Segment Open
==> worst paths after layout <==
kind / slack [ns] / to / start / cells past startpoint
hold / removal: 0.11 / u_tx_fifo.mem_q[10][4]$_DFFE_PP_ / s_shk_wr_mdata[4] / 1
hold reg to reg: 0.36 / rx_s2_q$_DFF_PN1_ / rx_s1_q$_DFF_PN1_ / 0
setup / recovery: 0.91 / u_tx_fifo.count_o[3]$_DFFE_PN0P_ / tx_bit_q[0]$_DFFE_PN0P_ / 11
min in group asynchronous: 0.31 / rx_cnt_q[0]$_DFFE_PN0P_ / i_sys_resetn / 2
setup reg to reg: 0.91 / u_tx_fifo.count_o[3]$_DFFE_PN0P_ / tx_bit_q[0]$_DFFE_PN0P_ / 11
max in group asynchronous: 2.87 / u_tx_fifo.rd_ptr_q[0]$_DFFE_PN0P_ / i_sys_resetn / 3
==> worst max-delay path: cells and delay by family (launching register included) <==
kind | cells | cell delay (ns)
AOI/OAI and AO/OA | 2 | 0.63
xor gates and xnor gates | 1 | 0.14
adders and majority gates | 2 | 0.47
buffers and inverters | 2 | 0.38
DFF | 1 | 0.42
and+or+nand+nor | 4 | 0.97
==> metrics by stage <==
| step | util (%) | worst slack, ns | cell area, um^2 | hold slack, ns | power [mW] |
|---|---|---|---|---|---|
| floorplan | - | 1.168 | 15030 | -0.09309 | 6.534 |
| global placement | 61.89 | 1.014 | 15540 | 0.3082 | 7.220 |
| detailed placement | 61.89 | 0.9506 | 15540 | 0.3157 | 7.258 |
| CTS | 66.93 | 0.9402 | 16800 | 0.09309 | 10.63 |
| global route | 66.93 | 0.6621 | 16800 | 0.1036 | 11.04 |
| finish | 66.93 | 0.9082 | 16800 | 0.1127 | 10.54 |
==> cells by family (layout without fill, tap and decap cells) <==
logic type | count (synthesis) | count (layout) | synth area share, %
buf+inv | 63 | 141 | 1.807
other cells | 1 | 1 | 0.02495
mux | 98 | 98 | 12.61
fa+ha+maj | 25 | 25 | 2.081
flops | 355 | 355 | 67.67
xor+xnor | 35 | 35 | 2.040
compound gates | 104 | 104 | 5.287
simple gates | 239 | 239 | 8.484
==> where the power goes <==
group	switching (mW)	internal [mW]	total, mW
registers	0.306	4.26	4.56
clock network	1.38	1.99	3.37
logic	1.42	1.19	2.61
$ cat src/rtl/bounded_count_arbiter.sv
// bounded_count_arbiter
// Two-requester round-robin arbiter that drives one shared, bounded step
// index. Each grant advances the index and credits the winner's tally.
// Once the index passes LIMIT, no further grants are issued until the
// block is reset or cleared.

module bounded_count_arbiter #(
    parameter int W     = 10,
    parameter int LIMIT = 300
) (
    input  logic         clk,
    input  logic         rst,
    input  logic         clear,
    input  logic [1:0]   req,
    output logic [1:0]   grant,
    output logic [W-1:0] i,
    output logic [W-1:0] sn0,
    output logic [W-1:0] sn1,
    output logic         busy,
    output logic         exhausted
);

    localparam logic [W-1:0] LIMIT_W = W'(LIMIT);
    localparam logic [W-1:0] ZERO_W  = W'(0);
    localparam logic [W-1:0] ONE_W   = W'(1);

    // Round-robin pointer: the most recent winner. The reset value of 1
    // lets requester 0 win the first tie.
    logic       last_r;
    logic       eligible_s;
    logic       win_s;
    logic [1:0] grant_s;

    // Selects the winner for a given request vector and pointer.
    // A lone requester always wins; a tie goes to the requester that
    // did not win most recently.
    function automatic logic pick_winner(input logic [1:0] r, input logic prev);
        logic w;
        case (r)
            2'b01:   w = 1'b0;
            2'b10:   w = 1'b1;
            2'b11:   w = ~prev;
            default: w = 1'b0;
        endcase
        return w;
    endfunction

    // The index stops at LIMIT+1, so this compare never sees a wrapped value.
    assign exhausted = (i > LIMIT_W);

    // Decides whether this edge grants, and to which requester.
    always_comb begin
        eligible_s = (!exhausted) && (req != 2'b00);
        win_s      = pick_winner(req, last_r);
        grant_s    = 2'b00;
        if (eligible_s) begin
            grant_s = win_s ? 2'b10 : 2'b01;
        end else begin
            grant_s = 2'b00;
        end
    end

    // Updates the index, the tallies, the pointer and the registered
    // grant/busy outputs. A clear acts like a reset taken on the edge and
    // has priority over a simultaneous request.
    always_ff @(posedge clk or posedge rst) begin
        if (rst) begin
            i      <= ONE_W;
            sn0    <= ZERO_W;
            sn1    <= ZERO_W;
            grant  <= 2'b00;
            busy   <= 1'b0;
            last_r <= 1'b1;
        end else if (clear) begin
            i      <= ONE_W;
            sn0    <= ZERO_W;
            sn1    <= ZERO_W;
            grant  <= 2'b00;
            busy   <= 1'b0;
            last_r <= 1'b1;
        end else if (eligible_s) begin
            i      <= i + ONE_W;
            if (win_s) begin
                sn1 <= sn1 + ONE_W;
            end else begin
                sn0 <= sn0 + ONE_W;
            end
            grant  <= grant_s;
            busy   <= 1'b1;
            last_r <= win_s;
        end else begin
            grant  <= 2'b00;
            busy   <= 1'b0;
        end
    end

endmodule
==> config.mk <==
export PLATFORM = sky130hd
export DESIGN_NAME = id_ex_reg
export DESIGN_NICKNAME = d
export VERILOG_FILES = /design/src/rtl/id_ex_reg.sv
export SDC_FILE = /design/constraint.sdc
export NUM_CORES = 1
export LEC_CHECK = 0
export CAP_MARGIN = 30
export CORE_AREA = 2 2 123 125
export CTS_BUF_LIST = sky130_fd_sc_hd__clkbuf_2
export DETAILED_ROUTE_END_ITERATION = 12
export DIE_AREA = 0 0 125 127
export PLACE_DENSITY = 0.88
export SYNTH_ARGS = -nofsm -noshare
export SYNTH_HDL_FRONTEND = slang
export SYNTH_SLANG_ARGS = --single-unit
==> constraint.sdc <==
create_clock -name clk -period 0.9 [get_ports clk]
set_input_delay 0.18 -clock clk [delete_from_list [all_inputs] [get_ports clk]]
set_output_delay 0.18 -clock clk [all_outputs]
set_load 0.05 [all_outputs]
==> src/rtl/id_ex_reg.sv <==
`default_nettype none
// ============================================================================
//  Module      : id_ex_reg
//  Description : ID->EX pipeline register with hold (stall) and bubble
//                (flush) select, plus a valid bit marking real instructions.
//  Revision    : 1.0 - initial release
// ============================================================================
module id_ex_reg #(
    parameter int DATA_W  = 32,
    parameter int SHOP_W  = 12,
    parameter int IMM24_W = 24
) (
    input  logic               clk,
    input  logic               rst,
    input  logic               freeze,
    input  logic               flush,
    input  logic               valid_in,
    input  logic [DATA_W-1:0]  pc_in,
    input  logic [DATA_W-1:0]  val_rn_in,
    input  logic [DATA_W-1:0]  val_rm_in,
    input  logic [SHOP_W-1:0]  shift_operand_in,
    input  logic               imm_in,
    input  logic [IMM24_W-1:0] imm24_in,
    input  logic [3:0]         dest_in,
    input  logic [3:0]         src1_in,
    input  logic [3:0]         src2_in,
    input  logic [3:0]         exe_cmd_in,
    input  logic               mem_r_in,
    input  logic               mem_w_in,
    input  logic               wb_en_in,
    input  logic               b_in,
    input  logic               s_in,
    input  logic [3:0]         status_in,
    output logic               valid_out,
    output logic [DATA_W-1:0]  pc_out,
    output logic [DATA_W-1:0]  val_rn_out,
    output logic [DATA_W-1:0]  val_rm_out,
    output logic [SHOP_W-1:0]  shift_operand_out,
    output logic               imm_out,
    output logic [IMM24_W-1:0] imm24_out,
    output logic [3:0]         dest_out,
    output logic [3:0]         src1_out,
    output logic [3:0]         src2_out,
    output logic [3:0]         exe_cmd_out,
    output logic               mem_r_out,
    output logic               mem_w_out,
    output logic               wb_en_out,
    output logic               b_out,
    output logic               s_out,
    output logic [3:0]         status_out
);

    localparam logic [1:0] SEL_LOAD  = 2'd0;
    localparam logic [1:0] SEL_HOLD  = 2'd1;
    localparam logic [1:0] SEL_CLEAR = 2'd2;

    logic               r_valid;
    logic [DATA_W-1:0]  r_pc;
    logic [DATA_W-1:0]  r_val_rn;
    logic [DATA_W-1:0]  r_val_rm;
    logic [SHOP_W-1:0]  r_shift_operand;
    logic               r_imm;
    logic [IMM24_W-1:0] r_imm24;
    logic [3:0]         r_dest;
    logic [3:0]         r_src1;
    logic [3:0]         r_src2;
    logic [3:0]         r_exe_cmd;
    logic               r_mem_r;
    logic               r_mem_w;
    logic               r_wb_en;
    logic               r_b;
    logic               r_s;
    logic [3:0]         r_status;

    logic [1:0]         w_sel;

    // Flush must win over freeze so a squashed instruction never lingers in a stall.
    always_comb begin
        w_sel = SEL_LOAD;
        if (flush) begin
            w_sel = SEL_CLEAR;
        end else if (freeze) begin
            w_sel = SEL_HOLD;
        end
    end

    always_ff @(posedge clk or negedge rst) begin
        if (!rst) begin
            r_valid         <= 1'b0;
            r_pc            <= '0;
            r_val_rn        <= '0;
            r_val_rm        <= '0;
            r_shift_operand <= '0;
            r_imm           <= 1'b0;
            r_imm24         <= '0;
            r_dest          <= '0;
            r_src1          <= '0;
            r_src2          <= '0;
            r_exe_cmd       <= '0;
            r_mem_r         <= 1'b0;
            r_mem_w         <= 1'b0;
            r_wb_en         <= 1'b0;
            r_b             <= 1'b0;
            r_s             <= 1'b0;
            r_status        <= '0;
        end else begin
            case (w_sel)
                SEL_CLEAR: begin
                    r_valid         <= 1'b0;
                    r_pc            <= '0;
                    r_val_rn        <= '0;
                    r_val_rm        <= '0;
                    r_shift_operand <= '0;
                    r_imm           <= 1'b0;
                    r_imm24         <= '0;
                    r_dest          <= '0;
                    r_src1          <= '0;
                    r_src2          <= '0;
                    r_exe_cmd       <= '0;
                    r_mem_r         <= 1'b0;
                    r_mem_w         <= 1'b0;
                    r_wb_en         <= 1'b0;
                    r_b             <= 1'b0;
                    r_s             <= 1'b0;
                    r_status        <= '0;
                end
                SEL_LOAD: begin
                    r_valid         <= valid_in;
                    r_pc            <= pc_in;
                    r_val_rn        <= val_rn_in;
                    r_val_rm        <= val_rm_in;
                    r_shift_operand <= shift_operand_in;
                    r_imm           <= imm_in;
                    r_imm24         <= imm24_in;
                    r_dest          <= dest_in;
                    r_src1          <= src1_in;
                    r_src2          <= src2_in;
                    r_exe_cmd       <= exe_cmd_in;
                    r_mem_r         <= mem_r_in;
                    r_mem_w         <= mem_w_in;
                    r_wb_en         <= wb_en_in;
                    r_b             <= b_in;
                    r_s             <= s_in;
                    r_status        <= status_in;
                end
                default: ; // hold: every field keeps its value
            endcase
        end
    end

    assign valid_out         = r_valid;
    assign pc_out            = r_pc;
    assign val_rn_out        = r_val_rn;
    assign val_rm_out        = r_val_rm;
    assign shift_operand_out = r_shift_operand;
    assign imm_out           = r_imm;
    assign imm24_out         = r_imm24;
    assign dest_out          = r_dest;
    assign src1_out          = r_src1;
    assign src2_out          = r_src2;
    assign exe_cmd_out       = r_exe_cmd;
    assign mem_r_out         = r_mem_r;
    assign mem_w_out         = r_mem_w;
    assign wb_en_out         = r_wb_en;
    assign b_out             = r_b;
    assign s_out             = r_s;
    assign status_out        = r_status;

endmodule
`default_nettype wire

==> impl_metrics.prom, run 1 <==
# TYPE chip_impl_metric gauge
chip_impl_info{name="run_status",value="stopped before the end"} 1
chip_impl_info{name="failed_stage",value="global routing (5_1_grt)"} 1
chip_impl_info{name="firstError",value="[ERROR GRT-0232] Routing congestion too high. Check the congestion heatmap in the GUI."} 1
chip_impl_metric{name="gr-total-overflow",unit=""} 20
chip_impl_metric{name="seq_area_frac_synth",unit=""} 0.616
chip_impl_info{name="crit_endpoint",value="val_rm_out[24]"} 1
chip_impl_metric{name="groute.usage.overall",unit=""} 0.654
chip_impl_metric{name="buffers_from_clock_root_to_sink_at_most",unit=""} 2
chip_impl_metric{name="port_buffers",unit=""} 321
chip_impl_metric{name="syn_nets",unit=""} 676
chip_impl_metric{name="place_inst",unit=""} 1004
chip_impl_metric{name="post-dp-hpwl",unit="µm"} 16600
chip_impl_metric{name="synth.avg_cell_area",unit="µm²"} 12.6
chip_impl_metric{name="yosys.area_share.xor_xnor",unit=""} 0
chip_impl_info{name="worst_endpoint_pin_kind",value="primary output"} 1
chip_impl_metric{name="die_x",unit="µm"} 125
chip_impl_info{name="clockRootBuffer",value="clkbuf_2"} 1
chip_impl_metric{name="clock_sink_count",unit=""} 159
chip_impl_metric{name="yosysUniqueCellTypes",unit=""} 9
chip_impl_metric{name="syn_area",unit="µm²"} 6460
chip_impl_metric{name="synthesized_area_fraction_occupied_by_and_or_nand_nor_cells",unit=""} 0.0923
chip_impl_metric{name="synth-compound-area-share",unit=""} 0
chip_impl_info{name="main_combinational_cell_family_by_area_after_synthesis",value="multiplexers"} 1
chip_impl_metric{name="num_rows",unit=""} 44
chip_impl_metric{name="grt_start_max_net_pins",unit=""} 48
chip_impl_metric{name="synth_fa_ha_area_frac",unit=""} 0
chip_impl_metric{name="cts_inserted_buffers",unit=""} 17
chip_impl_metric{name="yosysWarningCount",unit=""} 0
chip_impl_metric{name="pin_count",unit=""} 322
chip_impl_metric{name="place_area",unit="µm²"} 11600
chip_impl_metric{name="final_wtd_congestion",unit=""} 0.815
chip_impl_metric{name="die_h",unit="µm"} 127
chip_impl_metric{name="synthMuxAreaShare",unit=""} 0.246
chip_impl_metric{name="synth-seq-cells",unit=""} 159
chip_impl_metric{name="initial_antenna_violation_count",unit=""} 3
chip_impl_metric{name="cts.htree.levels",unit=""} 4
chip_impl_metric{name="postSynthCellCount",unit=""} 513
chip_impl_metric{name="initial_utilization",unit=""} 0.448
-- per-stage QoR --
stage | util | setup slack, ns
after CTS | 0.914 | -0.822
after detailed placement | 0.803 | -0.245
after global placement | 0.803 | -0.156
after floorplan | - | -0.0122
-- cells in the mapped netlist (all sizes together) --
master	count	area [µm²]
clkbuf	12	45.0
mux2i	159	1590
buf	24	251
dfrtp	159	3980
nor2	159	597
-- layer usage --
layer,overflow,track usage
met1,0,0.608
met2,11,0.920
met3,0,0.375
met4,9,0.784
met5,0,0.0248
-- logic make-up after synthesis --
kind of cell | after synthesis
multiplexers | 159
buffers and inverters | 36
flip-flops | 159
AND/OR/NAND/NOR | 159
-- repair_timing --
action,CTS
endpoints found under the hold margin,317
cloned,0
setup endpoints to repair,160
gates resized for setup,7
buffers inserted,34
hold buffers,101
==> run 2, diff against run 1 <==
==> config.mk (replaced) <==
export PLATFORM = sky130hd
export DESIGN_NAME = id_ex_reg
export DESIGN_NICKNAME = d
export VERILOG_FILES = /design/src/rtl/id_ex_reg.sv
export SDC_FILE = /design/constraint.sdc
export NUM_CORES = 1
export LEC_CHECK = 0
export CAP_MARGIN = 30
export CORE_UTILIZATION = 30
export DETAILED_ROUTE_END_ITERATION = 12
export PLACE_DENSITY_LB_ADDON = 0.15
export SYNTH_ARGS = -nofsm -noshare
export SYNTH_HDL_FRONTEND = slang
export SYNTH_SLANG_ARGS = --single-unit
==> impl_metrics.prom, run 2 <==
# TYPE chip_impl_metric gauge
chip_impl_metric{name="worst_slew_pin_slew",unit="ns"} 0.291
chip_impl_metric{name="grt_first_pass_wirelength",unit="µm"} 30600
chip_impl_metric{name="postLayoutCoreUtil",unit=""} 0.591
chip_impl_metric{name="avgRoutedWirePerCell",unit="µm"} 17.3
chip_impl_info{name="family_with_the_most_delay_on_the_worst_path",value="flip-flops"} 1
chip_impl_info{name="yosys-top-cells-area",value="dfrtp_1 62%, mux2i_1 25%, nor2_1 9.2%, buf_8 2.6%, clkbuf_1 0.70%"} 1
chip_impl_info{name="cts_tree",value="yes"} 1
chip_impl_metric{name="setup_viol",unit=""} 159
chip_impl_metric{name="final.fill_count",unit=""} 1708
chip_impl_metric{name="total_inserted_antenna_cells",unit=""} 0
chip_impl_metric{name="p_leak",unit="nW"} 5.80
chip_impl_info{name="run_status",value="finished, violations left"} 1
chip_impl_info{name="timing.setup.critical_path_class",value="flop to output pin"} 1
chip_impl_metric{name="yosysWarningCount",unit=""} 0
chip_impl_metric{name="final_min_period_over_clock_period",unit=""} 1.32
chip_impl_metric{name="grt_start_max_net_pins",unit=""} 60
chip_impl_metric{name="final_wtd_congestion",unit=""} 0.786
chip_impl_metric{name="ir_drop",unit="V"} 0.00126
chip_impl_metric{name="worst_skew_pair.late_latency",unit="ns"} 0.42
chip_impl_metric{name="die-area",unit="µm²"} 22100
chip_impl_metric{name="area_delta_synth_final",unit="%"} 92.8
chip_impl_metric{name="setup_slack",unit="ns"} -0.290
chip_impl_info{name="yosys.area.top_type",value="dfrtp_1"} 1
chip_impl_metric{name="via_count",unit=""} 5112
chip_impl_info{name="failing_checks",value="negative setup slack"} 1
chip_impl_metric{name="cp_data_required_time",unit="ns"} 0.72
chip_impl_metric{name="syn_nets",unit=""} 676
chip_impl_metric{name="seq_area_frac_synth",unit=""} 0.616
chip_impl_metric{name="num_rows",unit=""} 53
chip_impl_info{name="top_library_cells_by_usage_in_the_layout_fill_and_taps_aside",value="172 x buf_12, 159 x nor2_1, 159 x clkdlybuf4s50_1"} 1
chip_impl_metric{name="die_h",unit="µm"} 149
chip_impl_metric{name="core-area",unit="µm²"} 21100
chip_impl_info{name="most_frequent_standard_cell_in_the_layout_excluding_fill_and_tap_cells",value="buf_12"} 1
chip_impl_metric{name="path_buf_inv",unit=""} 1
chip_impl_info{name="clockRootBuffer",value="clkbuf_16"} 1
chip_impl_metric{name="gr-total-overflow",unit=""} 0
chip_impl_metric{name="fmax",unit="GHz"} 0.840
chip_impl_info{name="netlist_top_cells_count",value="159 x dfrtp_1, 159 x mux2i_1, 159 x nor2_1"} 1
chip_impl_metric{name="pwrdens",unit="nW/µm²"} 1640
chip_impl_metric{name="route.detailed.drc",unit=""} 0
chip_impl_metric{name="combPwrFrac",unit=""} 0.256
chip_impl_metric{name="multi_input_comb_area",unit="µm²"} 2190
chip_impl_metric{name="synth_largest_type_area_fraction",unit=""} 0.616
chip_impl_metric{name="buffers_from_clock_root_to_sink_at_most",unit=""} 2
chip_impl_metric{name="worst_path_max_fanout",unit=""} 2
chip_impl_info{name="cp-start-kind",value="flop"} 1
chip_impl_metric{name="post-dp-hpwl",unit="µm"} 15200
chip_impl_metric{name="pin_count",unit=""} 322
chip_impl_metric{name="switching_power",unit="mW"} 5.89
chip_impl_info{name="grt_setup_unrepaired",value="true"} 1
chip_impl_info{name="dominantRegCellSynth",value="dfrtp_1"} 1
chip_impl_metric{name="clock-skew-final",unit="ns"} 0
chip_impl_metric{name="ant_nets",unit=""} 0
chip_impl_metric{name="cts.htree.levels",unit=""} 4
chip_impl_metric{name="grt_pass1_vias",unit=""} 5556
chip_impl_metric{name="initialDrtViolationCount",unit=""} 146
chip_impl_metric{name="die_x",unit="µm"} 149
chip_impl_metric{name="drt_pre_antenna_iters",unit=""} 4
chip_impl_metric{name="power_frac_clock",unit=""} 0.351
chip_impl_metric{name="cellInternalPower",unit="mW"} 14.6
chip_impl_metric{name="place_inst",unit=""} 1092
chip_impl_metric{name="slew_headroom",unit=""} 0.806
chip_impl_metric{name="yosysUniqueCellTypes",unit=""} 9
chip_impl_metric{name="syn_area",unit="µm²"} 6460
chip_impl_metric{name="final-seq-area",unit="µm²"} 4050
chip_impl_metric{name="synth.avg_cell_area",unit="µm²"} 12.6
chip_impl_metric{name="initial_utilization",unit=""} 0.307
chip_impl_metric{name="cts_inserted_buffers",unit=""} 17
chip_impl_metric{name="initial_antenna_violation_count",unit=""} 0
chip_impl_metric{name="report.final.hold_viol_count",unit=""} 0
chip_impl_metric{name="finalNonFillerCells",unit=""} 1144
chip_impl_metric{name="worst-endpoint-arrival",unit="ns"} 1.01
chip_impl_metric{name="final_nets",unit=""} 1019
chip_impl_metric{name="clock_sink_count",unit=""} 159
chip_impl_metric{name="post_cts_clock_slew_at_the_launch_and_capture_registers_of_the_worst_setup_and_hold_paths",unit="ns"} 0.06
chip_impl_metric{name="final-max-slew-violation-count",unit=""} 0
chip_impl_info{name="crit_end_category",value="output pin"} 1
chip_impl_metric{name="synthArstFlopShare",unit=""} 1.00
chip_impl_metric{name="maxCapViolCount",unit=""} 0
chip_impl_metric{name="worst-r2r-setup-slack",unit="ns"} 0.01
chip_impl_metric{name="design_power_total",unit="mW"} 20.5
chip_impl_metric{name="post-route-min-period",unit="ns"} 1.19
chip_impl_metric{name="groute.usage.overall",unit=""} 0.183
chip_impl_info{name="crit_path_top_delay_cell",value="dfrtp_2"} 1
chip_impl_info{name="timing.hold.worst.class",value="input port to asynchronous set/reset pin"} 1
chip_impl_metric{name="postSynthCellCount",unit=""} 513
chip_impl_metric{name="synth-seq-cells",unit=""} 159
chip_impl_metric{name="critical-path-max-stage-delay",unit="ns"} 0.44
chip_impl_metric{name="final.setup.tns",unit="ns"} -43.24
chip_impl_metric{name="port_buffers",unit=""} 321
chip_impl_metric{name="power.sequential.fraction",unit=""} 0.393
chip_impl_metric{name="drive_gt1_frac",unit=""} 0.334
chip_impl_metric{name="synth_edf_count",unit=""} 0
chip_impl_metric{name="placement.setup.worst_slack",unit="ns"} -0.203
chip_impl_metric{name="drt_wl_total",unit="µm"} 19800
chip_impl_metric{name="avgViaCountPerCell",unit=""} 4.47
chip_impl_metric{name="p_sw_frac",unit=""} 0.288
chip_impl_info{name="path_cells",value="buf_12"} 1
run 2: cell counts after synthesis:
Identical to the previous run, type by type.
run 2: stage by stage:
step | instance area, µm² | hold WS, ns
detailed placement | 11700 | 0.0205
floorplan | 6570 | -0.116
global placement | 11700 | 0.0128
global route | 12500 | 0.130
CTS | 12400 | 0.138
finish | 12500 | 0.145
run 2: timing repair:
item                                    in CTS  in global routing
setup buffers                               15                  4
endpoints found under the setup margin     159                167
resized for setup                            1                  5
hold endpoints to repair                   159                  0
hold buffers                                 1                  0
pin swaps                                    0                  4
run 2: power groups by stage:
stage	clock network (mW)	registers, mW	logic [mW]
final	7.19	8.04	5.25
after global routing	7.70	8.08	5.50
after CTS	7.41	8.04	5.29
after detailed placement	0	8.17	5.22
after global placement	0	8.15	5.15
after floorplan	0	9.35	0.946
run 2: kinds of logic (layout without fill, tap and decap cells):
| family | count (synthesis) | after routing | synth area share |
|---|---|---|---|
| DFF | 159 | 159 | 0.616 |
| buffers and inverters | 36 | 392 | 0.0459 |
| muxes | 159 | 159 | 0.246 |
| and+or+nand+nor | 159 | 159 | 0.0923 |
run 2: final timing paths:
kind                                    start       endpoint  cells past startpoint
worst max-delay path               pc_out[20]     pc_out[20]                      1
worst min-delay path                      rst  imm24_out[16]                      2
worst max register to register  val_rn_out[0]  val_rn_out[0]                      3
worst min register to register      pc_out[0]      pc_out[0]                      2
max in group asynchronous                 rst  status_out[0]                      3
min in group clk                        flush  imm24_out[23]                      3
run 2: worst register-to-register path: stages, from the launching register on:
cell,delay [ns]
dfrtp_1,0.42
buf_6,0.13
mux2i_2,0.17
nor2_1,0.06
run 2: area by class of cell:
class | instances | share of cell area
clock inverters | 11 | 0.0101
clock buffers | 21 | 0.0370
repair buffers | 360 | 0.424
multi-input cells | 318 | 0.176
well taps | 275 | 0.0276
flip-flops and latches | 159 | 0.325
run 2: per-layer routing:
| metal | track usage | share of wire |
|---|---|---|
| met4 | 0.0607 | 0.021 |
| met1 | 0.202 | 0.37 |
| met3 | 0.0823 | 0.097 |
| met5 | 0 | 0 |
| met2 | 0.312 | 0.51 |
Power figures use the tool's default switching activity.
Segment Closed
**REQUIRED ACTION:**
Wherever the word "pointer" appears in the entries above, copy that line.

**YOUR SOLUTION:**
    // Round-robin pointer: the most recent winner. The reset value of 1
    // Selects the winner for a given request vector and pointer.
    // Updates the index, the tallies, the pointer and the registered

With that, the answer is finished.